(Data items)
^^^^^^^^^^^^^^^^
`src/rtl/uart_tx_vo.sv`:
```
`default_nettype none
// ============================================================================
// Module   : uart_tx_vo
// Brief    : UART transmitter with a runtime-variable bit period. Bytes written
//            on in/clk_in are queued in a small FIFO and sent as 8N1 or 8N2
//            frames on out. The bit period is taken from o (0 behaves as 1) and
//            is latched once per frame.
// Revision : 1.0 - initial release
// ============================================================================
module uart_tx_vo #(
    parameter int OW   = 4,
    parameter int FD   = 2,
    parameter int STOP = 1
) (
    input  logic          clk,
    input  logic          rst,
    input  logic [7:0]    in,
    input  logic          clk_in,
    input  logic [OW-1:0] o,
    output logic          out,
    output logic          busy,
    output logic          full,
    output logic          empty,
    output logic          ovf
);

    localparam int         c_DEPTH    = 1 << FD;
    localparam logic [FD:0] c_FULL_CNT = {1'b1, {FD{1'b0}}};
    localparam logic [2:0]  c_LAST_STOP = 3'(STOP - 1);

    typedef enum logic [1:0] {
        S_IDLE  = 2'd0,
        S_START = 2'd1,
        S_DATA  = 2'd2,
        S_STOP  = 2'd3
    } state_t;

    state_t        r_state_q, r_state_d;
    logic [7:0]    r_sr_q,    r_sr_d;
    logic [OW-1:0] r_per_q,   r_per_d;
    logic [OW-1:0] r_cnt_q,   r_cnt_d;
    logic [2:0]    r_idx_q,   r_idx_d;
    logic          r_out_q,   r_out_d;
    logic          r_busy_q,  r_busy_d;
    logic [FD-1:0] r_wptr_q,  r_wptr_d;
    logic [FD-1:0] r_rptr_q,  r_rptr_d;
    logic [FD:0]   r_count_q, r_count_d;
    logic          r_full_q,  r_full_d;
    logic          r_empty_q, r_empty_d;
    logic          r_ovf_q,   r_ovf_d;

    logic [7:0]    r_mem [c_DEPTH];

    logic          w_wr_en;
    logic          w_pop;
    logic          w_bit_end;
    logic [OW-1:0] w_per_new;

    // Write is accepted only when the FIFO is not full; a zero period behaves as one.
    assign w_wr_en   = clk_in & ~r_full_q;
    assign w_per_new = (o == '0) ? OW'(1) : o;
    assign w_bit_end = (r_cnt_q == (r_per_q - OW'(1)));

    // Next-state logic for the frame FSM and the FIFO bookkeeping.
    always_comb begin
        r_state_d = r_state_q;
        r_sr_d    = r_sr_q;
        r_per_d   = r_per_q;
        r_cnt_d   = r_cnt_q;
        r_idx_d   = r_idx_q;
        r_out_d   = r_out_q;
        r_busy_d  = r_busy_q;
        w_pop     = 1'b0;

        case (r_state_q)
            S_IDLE: begin
                r_out_d  = 1'b1;
                r_busy_d = 1'b0;
                if (!r_empty_q) begin
                    w_pop     = 1'b1;
                    r_sr_d    = r_mem[r_rptr_q];
                    r_per_d   = w_per_new;
                    r_cnt_d   = '0;
                    r_idx_d   = '0;
                    r_out_d   = 1'b0;
                    r_busy_d  = 1'b1;
                    r_state_d = S_START;
                end
            end
            S_START: begin
                if (w_bit_end) begin
                    r_cnt_d   = '0;
                    r_idx_d   = '0;
                    r_out_d   = r_sr_q[0];
                    r_state_d = S_DATA;
                end else begin
                    r_cnt_d = r_cnt_q + OW'(1);
                end
            end
            S_DATA: begin
                if (w_bit_end) begin
                    r_cnt_d = '0;
                    if (r_idx_q == 3'd7) begin
                        r_idx_d   = '0;
                        r_out_d   = 1'b1;
                        r_state_d = S_STOP;
                    end else begin
                        // Next bit is sr[1] because the shift lands on this same edge.
                        r_sr_d  = {1'b0, r_sr_q[7:1]};
                        r_out_d = r_sr_q[1];
                        r_idx_d = r_idx_q + 3'd1;
                    end
                end else begin
                    r_cnt_d = r_cnt_q + OW'(1);
                end
            end
            S_STOP: begin
                if (w_bit_end) begin
                    r_cnt_d = '0;
                    if (r_idx_q == c_LAST_STOP) begin
                        r_idx_d = '0;
                        if (!r_empty_q) begin
                            // Chain straight into the next start bit, no idle gap.
                            w_pop     = 1'b1;
                            r_sr_d    = r_mem[r_rptr_q];
                            r_per_d   = w_per_new;
                            r_out_d   = 1'b0;
                            r_busy_d  = 1'b1;
                            r_state_d = S_START;
                        end else begin
                            r_out_d   = 1'b1;
                            r_busy_d  = 1'b0;
                            r_state_d = S_IDLE;
                        end
                    end else begin
                        r_idx_d = r_idx_q + 3'd1;
                    end
                end else begin
                    r_cnt_d = r_cnt_q + OW'(1);
                end
            end
            default: begin
                r_out_d   = 1'b1;
                r_busy_d  = 1'b0;
                r_state_d = S_IDLE;
            end
        endcase

        r_wptr_d  = w_wr_en ? (r_wptr_q + FD'(1)) : r_wptr_q;
        r_rptr_d  = w_pop   ? (r_rptr_q + FD'(1)) : r_rptr_q;
        r_count_d = r_count_q;
        case ({w_wr_en, w_pop})
            2'b10:   r_count_d = r_count_q + 1'b1;
            2'b01:   r_count_d = r_count_q - 1'b1;
            default: r_count_d = r_count_q;
        endcase
        r_full_d  = (r_count_d == c_FULL_CNT);
        r_empty_d = (r_count_d == '0);
        r_ovf_d   = clk_in & r_full_q;
    end

    // State registers; reset abandons any frame and forces the line high at once.
    always_ff @(posedge clk or posedge rst) begin
        if (rst) begin
            r_state_q <= S_IDLE;
            r_sr_q    <= '0;
            r_per_q   <= OW'(1);
            r_cnt_q   <= '0;
            r_idx_q   <= '0;
            r_out_q   <= 1'b1;
            r_busy_q  <= 1'b0;
            r_wptr_q  <= '0;
            r_rptr_q  <= '0;
            r_count_q <= '0;
            r_full_q  <= 1'b0;
            r_empty_q <= 1'b1;
            r_ovf_q   <= 1'b0;
        end else begin
            r_state_q <= r_state_d;
            r_sr_q    <= r_sr_d;
            r_per_q   <= r_per_d;
            r_cnt_q   <= r_cnt_d;
            r_idx_q   <= r_idx_d;
            r_out_q   <= r_out_d;
            r_busy_q  <= r_busy_d;
            r_wptr_q  <= r_wptr_d;
            r_rptr_q  <= r_rptr_d;
            r_count_q <= r_count_d;
            r_full_q  <= r_full_d;
            r_empty_q <= r_empty_d;
            r_ovf_q   <= r_ovf_d;
        end
    end

    // FIFO storage; contents need no reset since the pointers gate every read.
    always_ff @(posedge clk) begin
        if (w_wr_en) begin
            r_mem[r_wptr_q] <= in;
        end
    end

    assign out   = r_out_q;
    assign busy  = r_busy_q;
    assign full  = r_full_q;
    assign empty = r_empty_q;
    assign ovf   = r_ovf_q;

endmodule
`default_nettype wire

```
`config.mk`:
```
export PLATFORM = sky130hd
export DESIGN_NAME = uart_tx_vo
export DESIGN_NICKNAME = d
export VERILOG_FILES = /design/src/rtl/uart_tx_vo.sv
export SDC_FILE = /design/constraint.sdc
export NUM_CORES = 1
export LEC_CHECK = 0
export ABC_AREA = 1
export CAP_MARGIN = 15
export CORE_ASPECT_RATIO = 1.2
export CORE_MARGIN = 2
export CORE_UTILIZATION = 59
export DETAILED_ROUTE_END_ITERATION = 12
export GPL_TIMING_DRIVEN = 0
export PLACE_DENSITY = 0.79
export SETUP_SLACK_MARGIN = 0.4
export SLEW_MARGIN = 25
export SYNTH_ARGS = -nofsm -noshare
export SYNTH_HDL_FRONTEND = slang
export SYNTH_SLANG_ARGS = --single-unit
```
`constraint.sdc`:
```
create_clock -name clk -period 4 [get_ports clk]
set_clock_uncertainty 0.05 [all_clocks]
set_input_delay 0.8 -clock clk [delete_from_list [all_inputs] [get_ports clk]]
set_output_delay 0.8 -clock clk [all_outputs]
set_load 0.01 [all_outputs]
```
==> results of run 1 <==
==> worst register-to-register path, cell delays in order, from the launching register on <==
cell	delay, ps
dfstp_2	550
inv_1	60
ha_1	300
xor2_1	130
nand2_1	100
nor2_4	150
nand4_1	170
nand2_1	160
ha_1	210
fa_1	420
mux2_2	280
or2_2	280
nor2_1	120
==> per-layer routing <==
layer | wire (microns) | vias to the layer above
met5 | 0 | -
met3 | 217 | 10
met4 | 106 | 0
met1 | 2250 | 1054
li1 | - | 1100
met2 | 3000 | 41
==> layout by cell type, fill, tap and decap left out, types with 2 or more instances in the layout <==
cell type,n
nand2_4,3
nand3_1,11
mux2i_1,7
dfrtp_1,30
nand4_1,7
or2_2,2
o21ai_0,27
nand2_2,2
dfstp_2,3
xnor2_1,3
o21ai_1,6
clkbuf_8,9
inv_6,3
o22ai_1,9
inv_1,31
clkdlybuf4s50_1,19
edfxtp_1,32
a21oi_1,5
ha_1,16
o21ai_2,3
buf_2,4
nand2_1,64
nor2_1,30
xor2_1,5
==> path summary, 6_finish.rpt <==
path / endpoint / slack, ps / depth (start not counted)
hold / removal: out$_DFFE_PP1P_ / 420 / 2
setup / recovery: full$_DFF_PP0_ / 940 / 12
hold reg to reg: out$_DFFE_PP1P_ / 420 / 2
min in group asynchronous: r_sr_q[7]$_DFFE_PP0P_ / 820 / 2
max in group asynchronous: r_idx_q[2]$_DFFE_PP0P_ / 2640 / 2
setup reg to reg: full$_DFF_PP0_ / 940 / 12
==> through the flow <==
stage          cell area, sq um  utilization [%]  hold WS [ps]  setup slack, ps  power (uW)
4_1_cts                    3610             69.5           420              907        3000
5_1_grt                    3610             69.5           438              679        3230
3_3_place_gp               3400             65.5           402              989        2370
3_5_place_dp               3400             65.5           410              937        2410
6_report                   3610             69.5           415              941        2980
2_1_floorplan              3130                -           392             1200        2090
==> sequential cells by signal (all words and copies together) (netlist names) <==
| signal | cells |
|---|---|
| out | 1 |
| r_rptr_q | 2 |
| full | 1 |
| r_idx_q | 3 |
| empty | 1 |
| r_state_q | 2 |
| busy | 1 |
| r_per_q | 4 |
| ovf | 1 |
| r_count_q | 3 |
| r_cnt_q | 4 |
| r_sr_q | 8 |
| r_mem | 32 |
| r_wptr_q | 2 |
==> cell families (layout without fill, tap and decap cells) <==
group / count (synthesis) / after routing / share of synthesized area, %
and+or+nand+nor: 122 / 122 / 17.1
DFF: 65 / 65 / 57.1
AOI/OAI and AO/OA: 51 / 51 / 8.91
buffers and inverters: 38 / 73 / 4.95
adders and majority gates: 17 / 17 / 7.03
xor gates and xnor gates: 8 / 8 / 2.24
muxes: 8 / 8 / 2.60
==> cell usage after synthesis, types with 2 or more instances <==
master and number:
nand2_1 64, edfxtp_1 32, inv_1 32, dfrtp_1 30, nor2_1 30, o21ai_0 27, ha_1 16, nand3_1 11
o22ai_1 9, mux2i_1 7, nand4_1 7, o21ai_1 6, a21oi_1 5, xor2_1 5, buf_2 4, dfstp_2 3
nand2_4 3, o21ai_2 3, xnor2_1 3, nand2_2 2, or2_2 2
==> power by group through the flow <==
stage,registers (uW),clock network [uW],logic (uW)
floorplan,1050,0,1040
global placement,1070,0,1300
detailed placement,1080,0,1340
CTS,1060,583,1350
global route,1090,616,1520
finish,1060,575,1340
==> final cells by class <==
class	instances	area (sq um)
clock buffers	9	124
repair buffers	19	190
inverters	32	120
clock inverters	7	83.8
multi-input cells	206	1190
well taps	62	77.6
plain buffers	6	35.0
fillers	403	1580
flip-flops and latches	65	1790
==> results.yml, run 1 <==
detailed_routing:
  ant_nets: 0
  wl_microns: 5570
  route.detailed.drc: 0
  first_pass_iters: 5
  drt-initial-drc-count: 131
  viasPerCell: 5.43
  wl_per_cell_microns: 13.7
  vias: 2205
synth:
  yosysTopAreaCell: "edfxtp_1"
  ys_async_sr_fraction_pct: 50.8
  yosysTopAreaCellShare_pct: 30.7
  synthesis.nets: 341
  synth_cell_types: 29
  ys_warn_count: 0
  synthCells: 309
  synthTopCellsByArea: "edfxtp_1 (31%), dfrtp_1 (24%), nand2_1 (7.7%)"
  avgSynthCellArea_sq_um: 10.1
  syn_area_sq_um: 3130
  ys.flop_type: "edfxtp_1"
  synth_edf_count: 32
  synth.yosys.seq_area_share_pct: 57.1
  synth_seq_cells: 65
sta:
  rsz0062_at_grt: "false"
  relSlewSlack_pct: 47.2
  hold_viol: 0
  period_needed_ps: 3060
  setup_violations: 0
  report.final.slew_viol_count: 0
  period_share_pct: 76.5
  setup-tns-final_ps: 0
  max_slew.worst_pin.slew_ps: 790
  fmax_mhz: 327
clock_network:
  cts-resized-gates: 0
  clk_latency_ps: 350
  cts_tree: "yes"
  clk_path_buf_depth: 2
  htreeDepth: 3
  cts_setup_buffers: 0
  cts-root-buf: "clkbuf_8"
  cts.clk_slew.worst_paths_ps: 70
  cts.sink_count: 65
  numCtsBuffers: 9
  ctsHoldBuffers: 0
global_routing:
  antenna_found_initial: 0
  grt.busiest_layer: "met2"
  grt_overflow: 0
  grt_max_degree: 34
  grt_pass1_vias: 2205
  grt.total_usage_pct: 21.0
  grt_pass1_wl_microns: 9470
  use_met1_pct: 23.2
  grtUsageMet2_pct: 37.6
  grt_use_met3_pct: 4.71
job:
  cap_violations: 0
worst_setup_path:
  slowest_stage: "dfstp_2"
  worstPathArrival_ps: 3290
  critPathMaxFanout: 3
  endpoint_kind: "flip-flop"
  reg2reg_from: "r_per_q[0]$_DFFE_PP1P_"
  cpPeakStageDelay_ps: 550
  setup.worst_path.class: "flip-flop to flip-flop"
  required_ps: 4230
  path_delay_family: "simple AND/OR/NAND/NOR gates"
  crit_start: "r_per_q[0]$_DFFE_PP1P_"
  path_cells: "inv_1 > ha_1 > xor2_1 > nand2_1 > nor2_4 > nand4_1 > nand2_1 > ha_1 > fa_1 > mux2_2 > or2_2 > nor2_1"
  cp_num_buf_inv: 1
  critPathLaunchType: "flip-flop"
pwr:
  internal-power_uw: 1750
  comb_power_share_pct: 45.1
  p_leak_uw: 0.00159
  seq_power_share_pct: 35.6
  power_density_nw_per_um2: 827
  power_switching_uw: 1230
  vdd_drop_max_v: 0.000437
  switching_share_pct: 41.3
  clockPowerShare_pct: 19.3
place:
  placed_cells: 390
  gp_congestion: 0.877
  place_hpwl_microns: 3930
  port_buffers: 19
min_path:
  hp-class: "flip-flop to flip-flop"
  worstHoldStart: "out$_DFFE_PP1P_"
floorplanning:
  die_y_microns: 83.8
  start_util_pct: 60.4
  die_w_microns: 70.5
  die-area_sq_um: 5910
  ioPinCount: 20
  coreArea_sq_um: 5190
  rows: 29
finish:
  diodes: 0
  nets: 371
  areaGrowthSynthToFinish_pct: 15.2
  layout-drive-gt1-share_pct: 11.0
  final_cells: 406
run_status:
  status: "completed"
No activity file was read; power rests on OpenSTA's default activity.
==> run 2, diff against run 1 <==
Settings changed: CORE_UTILIZATION 59 to 53, PLACE_DENSITY 0.79 to 0.75.
Clock period 4 ns to 2.7 ns, I/O delays scaled along.
==> run 2 against run 1 <==
- the run now ends with negative setup slack left
- first-iteration DRC count fell by 24%
- sequential power is 48% higher
- largest cell class unchanged
- fmax rose by 10%
- wire length is 2.4% higher
- die area up 11%
- final cell count up 6.4%
- utilization down 3.1 points
- largest power group unchanged
- flip-flop and latch count stayed put
- hold slack improved by 1.8 ps
- clock-buffer cell count stayed put
==> results.yml, run 2 (synthesis gave the netlist of run 1 again) <==
finish:
  diodes: 0
  layout-drive-gt1-share_pct: 16.8
  final_cells: 432
  areaGrowthSynthToFinish_pct: 20.2
  top_regs: "r_mem x32, r_sr_q x8"
  final_common_cell: "nand2_1"
  largest-register: "r_mem"
  nets: 379
  layout_common_cells: "nand2_1 (61), edfxtp_1 (32), dfrtp_1 (30)"
  fin_area_sq_um: 3770
  largest_reg_flops: 32
pwr:
  comb_power_share_pct: 47.9
  switching_share_pct: 39.9
  p_leak_uw: 0.00164
  finalPower_uw: 4750
  power_switching_uw: 1890
  vdd_drop_max_v: 0.000657
  seq_power_share_pct: 33.1
  clockPowerShare_pct: 19.0
  internal-power_uw: 2850
  power_density_nw_per_um2: 1260
floorplanning:
  die_w_microns: 74.2
  rows: 30
  start_util_pct: 55.3
  coreArea_sq_um: 5670
  die-area_sq_um: 6540
  die_y_microns: 88.2
  ioPinCount: 20
detailed_routing:
  wl_per_cell_microns: 13.2
  drt-initial-drc-count: 99
  viasPerCell: 5.09
  first_pass_iters: 4
  route.detailed.drc: 0
  ant_nets: 0
  vias: 2200
  wl_microns: 5710
clock_network:
  clk_latency_ps: 340
  clk_path_buf_depth: 2
  htreeDepth: 3
  cts-root-buf: "clkbuf_8"
  cts_tree: "yes"
  cts.sink_count: 65
  ctsHoldBuffers: 0
  cts.clk_slew.worst_paths_ps: 70
  numCtsBuffers: 9
global_routing:
  grt_overflow: 0
  grt.busiest_layer: "met2"
  grt_use_met3_pct: 4.10
  grt.total_usage_pct: 19.7
  antenna_found_initial: 0
  grt_max_degree: 34
  use_met1_pct: 22.7
  grt_pass1_wl_microns: 9570
  grtUsageMet2_pct: 35.6
  grt_pass1_vias: 2147
worst_setup_path:
  path_delay_family: "simple AND/OR/NAND/NOR gates"
  critPathMaxFanout: 3
  required_ps: 2930
  setup.worst_path.class: "flip-flop to flip-flop"
  endpoint_kind: "flip-flop"
  slowest_stage: "dfstp_2"
  critPathLaunchType: "flip-flop"
  worstPathArrival_ps: 3000
  cp_num_buf_inv: 1
  path_cells: "inv_2 > ha_4 > xor2_1 > nand2_1 > nor2_4 > nand4_1 > nand2_2 > ha_4 > fa_2 > mux2_4 > or2_4 > nor2_4"
  cpPeakStageDelay_ps: 540
sta:
  period_share_pct: 103
  period_needed_ps: 2770
  fin_hold_ws_ps: 417
  setup_violations: 2
  rsz0062_at_grt: "true"
  max_slew.worst_pin.slew_ps: 793
  hold_viol: 0
  fin_ws_ps: -73.8
  relSlewSlack_pct: 47.0
  report.final.slew_viol_count: 0
  fmax_mhz: 361
  setup-tns-final_ps: -143
place:
  gp_congestion: 0.831
  port_buffers: 19
  place_hpwl_microns: 3970
  place_area_sq_um: 3440
  placed_cells: 408
job:
  cap_violations: 0
min_path:
  hp-class: "flip-flop to flip-flop"
run_status:
  violations: "negative setup slack"
  status: "finished with violations"
[run 2: power by group through the flow]
stage | Clock, uW | Combinational, uW | Sequential [uW]
final | 901 | 2270 | 1570
after global routing | 970 | 2570 | 1610
after global placement | 0 | 1990 | 1580
after detailed placement | 0 | 2060 | 1590
after CTS | 921 | 2210 | 1570
after floorplan | 0 | 1600 | 1550
[run 2: timing repair]
item,4_1_cts,5_1_grt
resized for setup,7,6
endpoints found under the hold margin,0,0
setup endpoints to repair,4,4
pin swaps,7,7
buffers inserted,6,2
[run 2: final timing paths]
path	end	slack, ps	depth (start not counted)	start
setup reg to reg	full$_DFF_PP0_	-70	12	r_per_q[0]$_DFFE_PP1P_
max in group asynchronous	r_rptr_q[1]$_DFFE_PP0P_	1570	2	rst
setup / recovery	full$_DFF_PP0_	-70	12	r_per_q[0]$_DFFE_PP1P_
hold / removal	out$_DFFE_PP1P_	420	2	out$_DFFE_PP1P_
hold reg to reg	out$_DFFE_PP1P_	420	2	out$_DFFE_PP1P_
min in group asynchronous	ovf$_DFF_PP0_	580	2	rst
[run 2: cell type report]
| type | instances | area [sq um] |
|---|---|---|
| fill | 437 | 1900 |
| sequential | 65 | 1790 |
| multi-input combinational | 206 | 1250 |
| timing repair buffer | 27 | 250 |
| clock buffer | 9 | 124 |
| inverter | 32 | 120 |
| tap | 80 | 100 |
| clock inverter | 7 | 95.1 |
| buffer | 6 | 35.0 |
[run 2: metrics by stage]
step	setup WS, ps	utilization, %
after floorplan	-25.6	-
after global placement	-193	60.8
after detailed placement	-208	60.8
after CTS	-87.0	65.8
after global routing	-169	66.4
final	-73.8	66.4
[run 2: worst min-delay path: stages (launching register included)]
cell and delay [ps]:
dfstp_2 370, nand2_1 50, nand2_1 40
[run 2: metal layers]
| metal | wire (microns) | vias up |
|---|---|---|
| met2 | 3030 | 45 |
| met1 | 2480 | 1033 |
| met5 | 0 | - |
| li1 | - | 1115 |
| met3 | 134 | 7 |
| met4 | 69 | 0 |
==> run 3, diff against run 2 <==
Settings changed: CORE_UTILIZATION 53 to 63, CTS_BUF_LIST from default to sky130_fd_sc_hd__clkbuf_16, PLACE_DENSITY 0.75 to 0.84.
Clock period 2.7 ns to 3.53 ns, I/O delays scaled along.
==> run 3 against run 2 <==
- the run now ends clean
- total power shrank 20%
- cell area grew 0.30%
- global-route usage grew 7.5 points
- non-clock buffer count shrank 4
- via count grew 5.0%
- die area shrank 15%
- clock power grew 4.1%
- fmax shrank 5.8%
- sequential share of layout area shrank 0.14 points
- critical path depth is the same
- critical endpoint unchanged
==> results.yml, run 3 (synthesis gave the netlist of run 1 again) <==
sta:
  fin_hold_ws_ps: 411
  fmax_mhz: 339
  period_share_pct: 83.5
  setup_violations: 0
  rsz0062_at_grt: "false"
  hold_viol: 0
  relSlewSlack_pct: 43.6
  max_slew.worst_pin.slew_ps: 844
  setup-tns-final_ps: 0
  period_needed_ps: 2950
  report.final.slew_viol_count: 0
clock_network:
  clk_path_buf_depth: 2
  cts_tree: "yes"
  cts.clk_slew.worst_paths_ps: 50
  numCtsBuffers: 9
  cts-root-buf: "clkbuf_16"
  clk_latency_ps: 320
  htreeDepth: 3
  cts.sink_count: 65
floorplanning:
  rows: 28
  die-area_sq_um: 5560
  die_y_microns: 81.3
  die_w_microns: 68.4
  ioPinCount: 20
  start_util_pct: 64.3
  coreArea_sq_um: 4870
worst_setup_path:
  setup.worst_path.class: "flip-flop to flip-flop"
  critPathLaunchType: "flip-flop"
  reg2reg_from: "r_per_q[0]$_DFFE_PP1P_"
  critPathMaxFanout: 3
  r2r_slack_ps: 580
  required_ps: 3730
  ff2ff_path_depth: 12
  endpoint_kind: "flip-flop"
  r2r-end: "full$_DFF_PP0_"
  worstPathArrival_ps: 3150
finish:
  layout_common_cells: "nand2_1 (63), edfxtp_1 (32), inv_1 (30), dfrtp_1 (30), nor2_1 (29)"
  layout-drive-gt1-share_pct: 13.2
  largest-register: "r_mem"
  top_regs: "r_mem x32, r_sr_q x8"
  fill_cells: 328
  diodes: 0
  nets: 375
  final_common_cell: "nand2_1"
  largest_reg_flops: 32
  areaGrowthSynthToFinish_pct: 20.6
pwr:
  power_density_nw_per_um2: 1010
  comb_power_share_pct: 43.7
  clockPowerShare_pct: 24.6
  switching_share_pct: 39.4
  internal-power_uw: 2310
  power_switching_uw: 1500
  seq_power_share_pct: 31.8
  vdd_drop_max_v: 0.000625
  p_leak_uw: 0.00166
min_path:
  hold_path_end: "out$_DFFE_PP1P_"
  worstHoldStart: "out$_DFFE_PP1P_"
  min_path_cells: 2
  hp-class: "flip-flop to flip-flop"
detailed_routing:
  wl_microns: 6490
  first_pass_iters: 4
  wl_per_cell_microns: 15.9
  vias: 2309
  drt-initial-drc-count: 125
  viasPerCell: 5.66
  ant_nets: 0
  route.detailed.drc: 0
global_routing:
  antenna_found_initial: 0
  grt_pass1_vias: 2311
  grt_max_degree: 34
  grt_pass1_wl_microns: 10700
  grt.total_usage_pct: 27.2
  grt_overflow: 0
place:
  gp_congestion: 0.928
  port_buffers: 19
  place_hpwl_microns: 4190
job:
  cap_violations: 0
run_status:
  status: "completed"
-- run 3: power groups by stage --
stage	clock network (uW)	logic (uW)	registers, uW
after CTS	947	1600	1210
after global routing	989	1860	1240
after detailed placement	0	1540	1220
after floorplan	0	1180	1190
final	938	1670	1210
after global placement	0	1470	1210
^^^^^^^^^^^^^^^^
## Task item
Lines with "ends" in them are what the answer must contain; copy each from the records above.

## Expected answer
- the run now ends with negative setup slack left
- the run now ends clean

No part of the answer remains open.